Nucleoside kinases from several species are investigated as "suicide genes" for treatment of malignant tumors by combined gene/chemotherapy. We have recently cloned a multisubstrate deoxyribonucleoside kinase of Drosophila melanogaster (Dm-dNK), and we have shown that the enzyme phosphorylates cytotoxic pyrimidine and purine nucleoside analogs. The broad substrate specificity of the enzyme, as well as its very high catalytic rate, makes it a unique member of the nucleoside kinase enzyme family.
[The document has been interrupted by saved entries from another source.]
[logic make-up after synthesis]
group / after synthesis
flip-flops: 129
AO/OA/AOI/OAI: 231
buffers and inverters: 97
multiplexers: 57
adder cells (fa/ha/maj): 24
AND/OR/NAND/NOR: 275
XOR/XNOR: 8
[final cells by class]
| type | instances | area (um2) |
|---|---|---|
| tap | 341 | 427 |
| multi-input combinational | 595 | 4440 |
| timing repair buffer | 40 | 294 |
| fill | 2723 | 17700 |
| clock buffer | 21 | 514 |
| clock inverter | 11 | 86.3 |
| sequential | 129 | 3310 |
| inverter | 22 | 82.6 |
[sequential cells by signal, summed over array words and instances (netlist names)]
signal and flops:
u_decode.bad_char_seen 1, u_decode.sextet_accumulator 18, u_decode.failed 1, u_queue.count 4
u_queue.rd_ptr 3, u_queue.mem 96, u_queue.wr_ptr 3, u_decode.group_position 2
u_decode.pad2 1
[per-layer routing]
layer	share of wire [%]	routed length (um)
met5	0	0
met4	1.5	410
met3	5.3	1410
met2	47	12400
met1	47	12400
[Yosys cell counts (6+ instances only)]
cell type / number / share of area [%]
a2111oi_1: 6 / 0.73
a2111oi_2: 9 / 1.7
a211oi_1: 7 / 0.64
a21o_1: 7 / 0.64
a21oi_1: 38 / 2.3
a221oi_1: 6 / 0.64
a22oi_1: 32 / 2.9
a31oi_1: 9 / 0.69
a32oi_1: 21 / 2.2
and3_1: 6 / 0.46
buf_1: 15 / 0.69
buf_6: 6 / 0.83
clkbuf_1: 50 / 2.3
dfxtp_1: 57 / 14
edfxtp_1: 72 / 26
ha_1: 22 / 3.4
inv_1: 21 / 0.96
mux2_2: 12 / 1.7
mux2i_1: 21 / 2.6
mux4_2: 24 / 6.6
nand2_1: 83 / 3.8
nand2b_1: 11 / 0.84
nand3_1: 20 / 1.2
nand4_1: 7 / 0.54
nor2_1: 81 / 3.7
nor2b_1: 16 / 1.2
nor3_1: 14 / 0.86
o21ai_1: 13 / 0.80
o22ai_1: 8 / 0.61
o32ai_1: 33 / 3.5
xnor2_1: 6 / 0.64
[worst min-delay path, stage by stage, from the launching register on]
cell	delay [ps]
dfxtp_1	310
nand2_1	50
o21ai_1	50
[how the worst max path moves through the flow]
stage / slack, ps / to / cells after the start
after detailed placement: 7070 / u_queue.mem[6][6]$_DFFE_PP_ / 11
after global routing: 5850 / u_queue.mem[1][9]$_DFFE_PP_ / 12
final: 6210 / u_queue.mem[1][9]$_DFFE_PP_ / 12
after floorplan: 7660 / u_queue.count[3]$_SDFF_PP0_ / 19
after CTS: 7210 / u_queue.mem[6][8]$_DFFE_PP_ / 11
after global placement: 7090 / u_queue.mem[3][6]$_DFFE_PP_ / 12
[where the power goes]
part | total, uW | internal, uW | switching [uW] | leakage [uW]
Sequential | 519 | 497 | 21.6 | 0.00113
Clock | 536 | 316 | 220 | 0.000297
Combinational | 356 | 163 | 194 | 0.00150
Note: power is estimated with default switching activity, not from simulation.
`src/hdl/tsme_pkg.sv`:
```
// Shared types and constants of the two-set membership engine.
`default_nettype none
package tsme_pkg;

   localparam int ELEM_W = 32;
   localparam int SIZE_W = 5;

   // Operation codes of an input item.
   localparam logic [2:0] OP_ADD      = 3'd0;
   localparam logic [2:0] OP_REMOVE   = 3'd1;
   localparam logic [2:0] OP_CONTAINS = 3'd2;
   localparam logic [2:0] OP_UNION    = 3'd3;
   localparam logic [2:0] OP_INTERSEC = 3'd4;
   localparam logic [2:0] OP_DIFF     = 3'd5;
   localparam logic [2:0] OP_SUBSET   = 3'd6;

   // Status codes of a result item.
   localparam logic [1:0] ST_DONE      = 2'd0;
   localparam logic [1:0] ST_NO_CHANGE = 2'd1;
   localparam logic [1:0] ST_FULL      = 2'd2;

   // One result item handed from the sequencer to the output register.
   typedef struct packed {
      logic                     push;
      logic signed [ELEM_W-1:0] element_out;
      logic                     element_valid;
      logic                     answer_flag;
      logic [1:0]               status;
      logic [SIZE_W-1:0]        set_size;
      logic                     last;
   } rsp_push_type;

endpackage
`default_nettype wire

```
`src/hdl/tsme_req_if.sv`:
```
// Request channel interface: operation items into the engine.
`default_nettype none
interface tsme_req_if;
   logic              valid;
   logic              ready;
   logic [2:0]        operation;
   logic              set_select;
   logic signed [31:0] element;

   modport source (output valid, output operation, output set_select, output element,
                   input ready);
   modport sink   (input valid, input operation, input set_select, input element,
                   output ready);
endinterface
`default_nettype wire

```
`src/hdl/tsme_rsp_if.sv`:
```
// Response channel interface: result items out of the engine.
`default_nettype none
interface tsme_rsp_if;
   logic               valid;
   logic               ready;
   logic signed [31:0] element_out;
   logic               element_valid;
   logic               answer_flag;
   logic [1:0]         status;
   logic [4:0]         set_size;
   logic               last;

   modport source (output valid, output element_out, output element_valid,
                   output answer_flag, output status, output set_size, output last,
                   input ready);
   modport sink   (input valid, input element_out, input element_valid,
                   input answer_flag, input status, input set_size, input last,
                   output ready);
endinterface
`default_nettype wire

```
`src/hdl/tsme_ram.sv`:
```
// Generic single-write, single-read RAM with registered read data.
`default_nettype none
module tsme_ram #(
   parameter int WIDTH = 32,
   parameter int DEPTH = 16
) (
   input  wire logic                             clock,
   input  wire logic                             wr_en,
   input  wire logic [$clog2(DEPTH)-1:0]         wr_addr,
   input  wire logic [WIDTH-1:0]                 wr_data,
   input  wire logic [$clog2(DEPTH)-1:0]         rd_addr,
   output logic      [WIDTH-1:0]                 rd_data
);

   logic [WIDTH-1:0] mem_ff [DEPTH];
   logic [WIDTH-1:0] rd_data_ff;

   always_ff @(posedge clock) begin
      if (wr_en) begin
         mem_ff[wr_addr] <= wr_data;
      end
      rd_data_ff <= mem_ff[rd_addr];
   end

   assign rd_data = rd_data_ff;

endmodule
`default_nettype wire

```
`src/hdl/tsme_seq.sv`:
```
// Sequencer, set stores and shared compare unit of the membership engine.
`default_nettype none
module tsme_seq #(
   parameter int SET_CAPACITY = 16
) (
   input  wire logic            clock,
   input  wire logic            reset,
   tsme_req_if.sink             req,
   output tsme_pkg::rsp_push_type push,
   input  wire logic            push_free
);

   localparam int ElemW  = tsme_pkg::ELEM_W;
   localparam int SizeW  = tsme_pkg::SIZE_W;
   localparam int AddrW  = $clog2(SET_CAPACITY);
   localparam int CntW   = $clog2(SET_CAPACITY + 1);
   localparam logic [CntW-1:0] CapCnt = CntW'(SET_CAPACITY);

   typedef enum logic [10:0] {
      ST_IDLE     = 11'b000_0000_0001,
      ST_SRCH_RD  = 11'b000_0000_0010,
      ST_SRCH_CMP = 11'b000_0000_0100,
      ST_RESOLVE  = 11'b000_0000_1000,
      ST_OUTER_RD = 11'b000_0001_0000,
      ST_OUTER_CAP= 11'b000_0010_0000,
      ST_KEEP     = 11'b000_0100_0000,
      ST_SHIFT_RD = 11'b000_1000_0000,
      ST_SHIFT_WR = 11'b001_0000_0000,
      ST_FINISH   = 11'b010_0000_0000,
      ST_DONE     = 11'b100_0000_0000
   } state_type;

   state_type         state_ff, state_in;
   logic [2:0]        op_ff, op_in;
   logic              sel_ff, sel_in;
   logic [ElemW-1:0]  key_ff, key_in;
   logic              pass_ff, pass_in;
   logic [CntW-1:0]   i_ff, i_in;
   logic [CntW-1:0]   j_ff, j_in;
   logic              hit_ff, hit_in;
   logic              flag_ff, flag_in;
   logic [1:0]        status_ff, status_in;
   logic              srch_ff, srch_in;
   logic [ElemW-1:0]  pend_ff, pend_in;
   logic              pend_vld_ff, pend_vld_in;
   logic [CntW-1:0]   cnt0_ff, cnt0_in;
   logic [CntW-1:0]   cnt1_ff, cnt1_in;
   logic              rd_sel_ff, rd_sel_in;

   logic              wr_en;
   logic              wr_set;
   logic [AddrW-1:0]  wr_addr;
   logic [ElemW-1:0]  wr_data;
   logic [AddrW-1:0]  rd_addr;
   logic [ElemW-1:0]  q0, q1, rd_data;
   logic [CntW-1:0]   cnt_sel, cnt_outer, cnt_srch, cnt_sel_in, jm1;
   logic              outer_set, eq, keep;

   tsme_ram #(.WIDTH(ElemW), .DEPTH(SET_CAPACITY)) u_ram0 (
      .clock   (clock),
      .wr_en   (wr_en && !wr_set),
      .wr_addr (wr_addr),
      .wr_data (wr_data),
      .rd_addr (rd_addr),
      .rd_data (q0)
   );

   tsme_ram #(.WIDTH(ElemW), .DEPTH(SET_CAPACITY)) u_ram1 (
      .clock   (clock),
      .wr_en   (wr_en && wr_set),
      .wr_addr (wr_addr),
      .wr_data (wr_data),
      .rd_addr (rd_addr),
      .rd_data (q1)
   );

   assign outer_set = sel_ff ^ pass_ff;
   assign cnt_sel   = sel_ff    ? cnt1_ff : cnt0_ff;
   assign cnt_outer = outer_set ? cnt1_ff : cnt0_ff;
   assign cnt_srch  = srch_ff   ? cnt1_ff : cnt0_ff;
   assign rd_data   = rd_sel_ff ? q1 : q0;
   assign eq        = (rd_data == key_ff);
   assign jm1       = j_ff - 1'b1;

   // Intersection keeps hits; difference and the second union pass keep misses.
   assign keep = (op_ff == tsme_pkg::OP_INTERSEC) ? hit_ff : !hit_ff;

   assign req.ready = (state_ff == ST_IDLE);

   always_comb begin
      state_in    = state_ff;
      op_in       = op_ff;
      sel_in      = sel_ff;
      key_in      = key_ff;
      pass_in     = pass_ff;
      i_in        = i_ff;
      j_in        = j_ff;
      hit_in      = hit_ff;
      flag_in     = flag_ff;
      status_in   = status_ff;
      srch_in     = srch_ff;
      pend_in     = pend_ff;
      pend_vld_in = pend_vld_ff;
      cnt_sel_in  = cnt_sel;
      wr_en       = 1'b0;
      wr_set      = sel_ff;
      wr_addr     = j_ff[AddrW-1:0];
      wr_data     = key_ff;
      push        = '0;

      if (state_ff == ST_OUTER_RD) begin
         rd_addr   = i_ff[AddrW-1:0];
         rd_sel_in = outer_set;
      end else if (state_ff == ST_SHIFT_RD) begin
         rd_addr   = j_ff[AddrW-1:0];
         rd_sel_in = sel_ff;
      end else begin
         rd_addr   = j_ff[AddrW-1:0];
         rd_sel_in = srch_ff;
      end

      case (state_ff)
         ST_IDLE: begin
            if (req.valid) begin
               op_in       = req.operation;
               sel_in      = req.set_select;
               srch_in     = req.set_select;
               key_in      = req.element;
               status_in   = tsme_pkg::ST_DONE;
               flag_in     = (req.operation == tsme_pkg::OP_SUBSET);
               hit_in      = 1'b0;
               pass_in     = 1'b0;
               i_in        = '0;
               j_in        = '0;
               pend_vld_in = 1'b0;
               case (req.operation)
                  tsme_pkg::OP_ADD,
                  tsme_pkg::OP_REMOVE,
                  tsme_pkg::OP_CONTAINS: state_in = ST_SRCH_RD;
                  tsme_pkg::OP_UNION,
                  tsme_pkg::OP_INTERSEC,
                  tsme_pkg::OP_DIFF,
                  tsme_pkg::OP_SUBSET:   state_in = ST_OUTER_RD;
                  default: begin
                     status_in = tsme_pkg::ST_NO_CHANGE;
                     state_in  = ST_DONE;
                  end
               endcase
            end
         end
         ST_SRCH_RD: begin
            if (j_ff >= cnt_srch) begin
               hit_in   = 1'b0;
               state_in = ST_RESOLVE;
            end else begin
               state_in = ST_SRCH_CMP;
            end
         end
         ST_SRCH_CMP: begin
            if (eq) begin
               hit_in   = 1'b1;
               state_in = ST_RESOLVE;
            end else begin
               j_in     = j_ff + 1'b1;
               state_in = ST_SRCH_RD;
            end
         end
         ST_RESOLVE: begin
            case (op_ff)
               tsme_pkg::OP_ADD: begin
                  state_in = ST_DONE;
                  if (hit_ff) begin
                     status_in = tsme_pkg::ST_NO_CHANGE;
                  end else if (cnt_sel >= CapCnt) begin
                     status_in = tsme_pkg::ST_FULL;
                  end else begin
                     wr_en      = 1'b1;
                     wr_addr    = cnt_sel[AddrW-1:0];
                     cnt_sel_in = cnt_sel + 1'b1;
                  end
               end
               tsme_pkg::OP_REMOVE: begin
                  if (hit_ff) begin
                     j_in     = j_ff + 1'b1;
                     state_in = ST_SHIFT_RD;
                  end else begin
                     status_in = tsme_pkg::ST_NO_CHANGE;
                     state_in  = ST_DONE;
                  end
               end
               tsme_pkg::OP_CONTAINS: begin
                  flag_in  = hit_ff;
                  state_in = ST_DONE;
               end
               tsme_pkg::OP_SUBSET: begin
                  if (hit_ff) begin
                     i_in     = i_ff + 1'b1;
                     state_in = ST_OUTER_RD;
                  end else begin
                     flag_in  = 1'b0;
                     state_in = ST_DONE;
                  end
               end
               default: begin
                  if (keep) begin
                     state_in = ST_KEEP;
                  end else begin
                     i_in     = i_ff + 1'b1;
                     state_in = ST_OUTER_RD;
                  end
               end
            endcase
         end
         ST_OUTER_RD: begin
            if (i_ff >= cnt_outer) begin
               if (op_ff == tsme_pkg::OP_SUBSET) begin
                  state_in = ST_DONE;
               end else if (op_ff == tsme_pkg::OP_UNION && !pass_ff) begin
                  pass_in = 1'b1;
                  i_in    = '0;
               end else begin
                  state_in = ST_FINISH;
               end
            end else begin
               state_in = ST_OUTER_CAP;
            end
         end
         ST_OUTER_CAP: begin
            key_in = rd_data;
            if (op_ff == tsme_pkg::OP_UNION && !pass_ff) begin
               state_in = ST_KEEP;
            end else begin
               srch_in  = !outer_set;
               j_in     = '0;
               state_in = ST_SRCH_RD;
            end
         end
         ST_KEEP: begin
            // The newest kept element waits in the pending register so that
            // the final one can carry the last mark.
            if (!pend_vld_ff) begin
               pend_in     = key_ff;
               pend_vld_in = 1'b1;
               i_in        = i_ff + 1'b1;
               state_in    = ST_OUTER_RD;
            end else if (push_free) begin
               push.push          = 1'b1;
               push.element_out   = pend_ff;
               push.element_valid = 1'b1;
               push.set_size      = SizeW'(cnt_sel);
               pend_in            = key_ff;
               i_in               = i_ff + 1'b1;
               state_in           = ST_OUTER_RD;
            end
         end
         ST_SHIFT_RD: begin
            if (j_ff >= cnt_sel) begin
               cnt_sel_in = cnt_sel - 1'b1;
               state_in   = ST_DONE;
            end else begin
               state_in = ST_SHIFT_WR;
            end
         end
         ST_SHIFT_WR: begin
            wr_en    = 1'b1;
            wr_addr  = jm1[AddrW-1:0];
            wr_data  = rd_data;
            j_in     = j_ff + 1'b1;
            state_in = ST_SHIFT_RD;
         end
         ST_FINISH: begin
            if (push_free) begin
               push.push          = 1'b1;
               push.element_out   = pend_vld_ff ? pend_ff : '0;
               push.element_valid = pend_vld_ff;
               push.set_size      = SizeW'(cnt_sel);
               push.last          = 1'b1;
               state_in           = ST_IDLE;
            end
         end
         ST_DONE: begin
            if (push_free) begin
               push.push        = 1'b1;
               push.answer_flag = flag_ff;
               push.status      = status_ff;
               push.set_size    = SizeW'(cnt_sel);
               push.last        = 1'b1;
               state_in         = ST_IDLE;
            end
         end
         default: begin
            state_in = ST_IDLE;
         end
      endcase

      cnt0_in = sel_ff ? cnt0_ff : cnt_sel_in;
      cnt1_in = sel_ff ? cnt_sel_in : cnt1_ff;
   end

   always_ff @(posedge clock) begin
      if (reset) begin
         state_ff    <= ST_IDLE;
         cnt0_ff     <= '0;
         cnt1_ff     <= '0;
         pend_vld_ff <= 1'b0;
      end else begin
         state_ff    <= state_in;
         cnt0_ff     <= cnt0_in;
         cnt1_ff     <= cnt1_in;
         pend_vld_ff <= pend_vld_in;
      end
   end

   always_ff @(posedge clock) begin
      op_ff     <= op_in;
      sel_ff    <= sel_in;
      key_ff    <= key_in;
      pass_ff   <= pass_in;
      i_ff      <= i_in;
      j_ff      <= j_in;
      hit_ff    <= hit_in;
      flag_ff   <= flag_in;
      status_ff <= status_in;
      srch_ff   <= srch_in;
      pend_ff   <= pend_in;
      rd_sel_ff <= rd_sel_in;
   end

endmodule
`default_nettype wire

```
`src/hdl/tsme_out_stage.sv`:
```
// Output register that holds one result item until the receiver takes it.
`default_nettype none
module tsme_out_stage (
   input  wire logic              clock,
   input  wire logic              reset,
   input  wire tsme_pkg::rsp_push_type push,
   output logic                   push_free,
   tsme_rsp_if.source             rsp
);

   logic                   full_ff, full_in;
   tsme_pkg::rsp_push_type data_ff, data_in;

   assign push_free = !full_ff || rsp.ready;

   always_comb begin
      full_in = full_ff;
      data_in = data_ff;
      if (push.push) begin
         full_in = 1'b1;
         data_in = push;
      end else if (rsp.ready) begin
         full_in = 1'b0;
      end
   end

   always_ff @(posedge clock) begin
      if (reset) begin
         full_ff <= 1'b0;
      end else begin
         full_ff <= full_in;
      end
   end

   always_ff @(posedge clock) begin
      data_ff <= data_in;
   end

   assign rsp.valid         = full_ff;
   assign rsp.element_out   = data_ff.element_out;
   assign rsp.element_valid = data_ff.element_valid;
   assign rsp.answer_flag   = data_ff.answer_flag;
   assign rsp.status        = data_ff.status;
   assign rsp.set_size      = data_ff.set_size;
   assign rsp.last          = data_ff.last;

endmodule
`default_nettype wire

```
`src/hdl/two_set_membership_engine.sv`:
```
// Top level of the two-set membership engine: sequencer and output register.
//
// The engine keeps two sets of distinct signed 32-bit values in insertion order.
// Each request item on req_ch names an operation (add, remove, contains, union,
// intersection, difference, subset) and a selected set; the other set is the
// right-hand operand. Every request gives one or more result items on rsp_ch,
// and the final one carries last.
// One request is worked at a time: req_ch.ready is high only while the
// sequencer is idle. A single 32-bit equality compare and one read port per
// set store are reused step by step, with a read and then a compare for every
// stored entry that is visited. Add, remove and contains search the selected
// set; subset, intersection and difference search the other set for each entry
// of the selected set; union adds a second walk over the other set, checked
// against the selected set. Reset clears both counts, so both sets read as
// empty; the stores themselves need no clearing. The result register lets the
// next request be taken while the last result waits; if the receiver stalls,
// the sequencer stops at its next result and waits, losing nothing.
`default_nettype none
module two_set_membership_engine #(
   parameter int SET_CAPACITY = 16
) (
   input  wire logic  clock,
   input  wire logic  reset,
   tsme_req_if.sink   req_ch,
   tsme_rsp_if.source rsp_ch
);

   // Result items travel from the sequencer to the output register as a struct.
   tsme_pkg::rsp_push_type push;
   logic                   push_free;

   tsme_seq #(.SET_CAPACITY(SET_CAPACITY)) u_seq (
      .clock     (clock),
      .reset     (reset),
      .req       (req_ch),
      .push      (push),
      .push_free (push_free)
   );

   tsme_out_stage u_out (
      .clock     (clock),
      .reset     (reset),
      .push      (push),
      .push_free (push_free),
      .rsp       (rsp_ch)
   );

endmodule
`default_nettype wire

```
`src/flat_wrapper.sv`:
```
// flat-port wrapper written by rule: the top's interface ports become plain ports
module two_set_membership_engine_flat 
#(
   parameter int SET_CAPACITY = 16
)
  (clock, reset, req_ch_valid, req_ch_operation, req_ch_set_select, req_ch_element, req_ch_ready, rsp_ch_valid, rsp_ch_element_out, rsp_ch_element_valid, rsp_ch_answer_flag, rsp_ch_status, rsp_ch_set_size, rsp_ch_last, rsp_ch_ready);
  tsme_req_if req_ch_i ();
  tsme_rsp_if rsp_ch_i ();
  input  wire logic clock;
  input  wire logic reset;
  input wire logic [$bits(req_ch_i.valid)-1:0] req_ch_valid;
  input wire logic [$bits(req_ch_i.operation)-1:0] req_ch_operation;
  input wire logic [$bits(req_ch_i.set_select)-1:0] req_ch_set_select;
  input wire logic [$bits(req_ch_i.element)-1:0] req_ch_element;
  output wire logic [$bits(req_ch_i.ready)-1:0] req_ch_ready;
  output wire logic [$bits(rsp_ch_i.valid)-1:0] rsp_ch_valid;
  output wire logic [$bits(rsp_ch_i.element_out)-1:0] rsp_ch_element_out;
  output wire logic [$bits(rsp_ch_i.element_valid)-1:0] rsp_ch_element_valid;
  output wire logic [$bits(rsp_ch_i.answer_flag)-1:0] rsp_ch_answer_flag;
  output wire logic [$bits(rsp_ch_i.status)-1:0] rsp_ch_status;
  output wire logic [$bits(rsp_ch_i.set_size)-1:0] rsp_ch_set_size;
  output wire logic [$bits(rsp_ch_i.last)-1:0] rsp_ch_last;
  input wire logic [$bits(rsp_ch_i.ready)-1:0] rsp_ch_ready;
  assign req_ch_i.valid = req_ch_valid;
  assign req_ch_i.operation = req_ch_operation;
  assign req_ch_i.set_select = req_ch_set_select;
  assign req_ch_i.element = req_ch_element;
  assign req_ch_ready = req_ch_i.ready;
  assign rsp_ch_valid = rsp_ch_i.valid;
  assign rsp_ch_element_out = rsp_ch_i.element_out;
  assign rsp_ch_element_valid = rsp_ch_i.element_valid;
  assign rsp_ch_answer_flag = rsp_ch_i.answer_flag;
  assign rsp_ch_status = rsp_ch_i.status;
  assign rsp_ch_set_size = rsp_ch_i.set_size;
  assign rsp_ch_last = rsp_ch_i.last;
  assign rsp_ch_i.ready = rsp_ch_ready;
  two_set_membership_engine #(.SET_CAPACITY(SET_CAPACITY)) u_core (.clock(clock), .reset(reset), .req_ch(req_ch_i), .rsp_ch(rsp_ch_i));
endmodule
```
In the present study, we evaluated Dm-dNK as a suicide gene by constructing a replication-deficient retroviral vector that expresses the enzyme. The human pancreatic adenocarcinoma cell line MIA PaCa-2 and a thymidine kinase-deficient osteosarcoma cell line were transduced with the recombinant virus. We showed that Dm-dNK can be expressed in human cells, that the enzyme retained its enzymatic activity, and that it is localized in the cell nuclei due to a nuclear localization signal in its C-terminal region. The cells expressing Dm-dNK exhibited increased sensitivity to several cytotoxic nucleoside analogs, such as 1-beta-d-arabinofuranosylcytosine, 1-beta-d-arabinofuranosylthymine, (E)-5-(2-bromovinyl)-2'-deoxyuridine, 2-chloro-2'-deoxyadenosine, and 2',2'-difluorodeoxycytidine. These findings suggest that Dm-dNK may be used as a suicide gene in combined gene/chemotherapy of cancer.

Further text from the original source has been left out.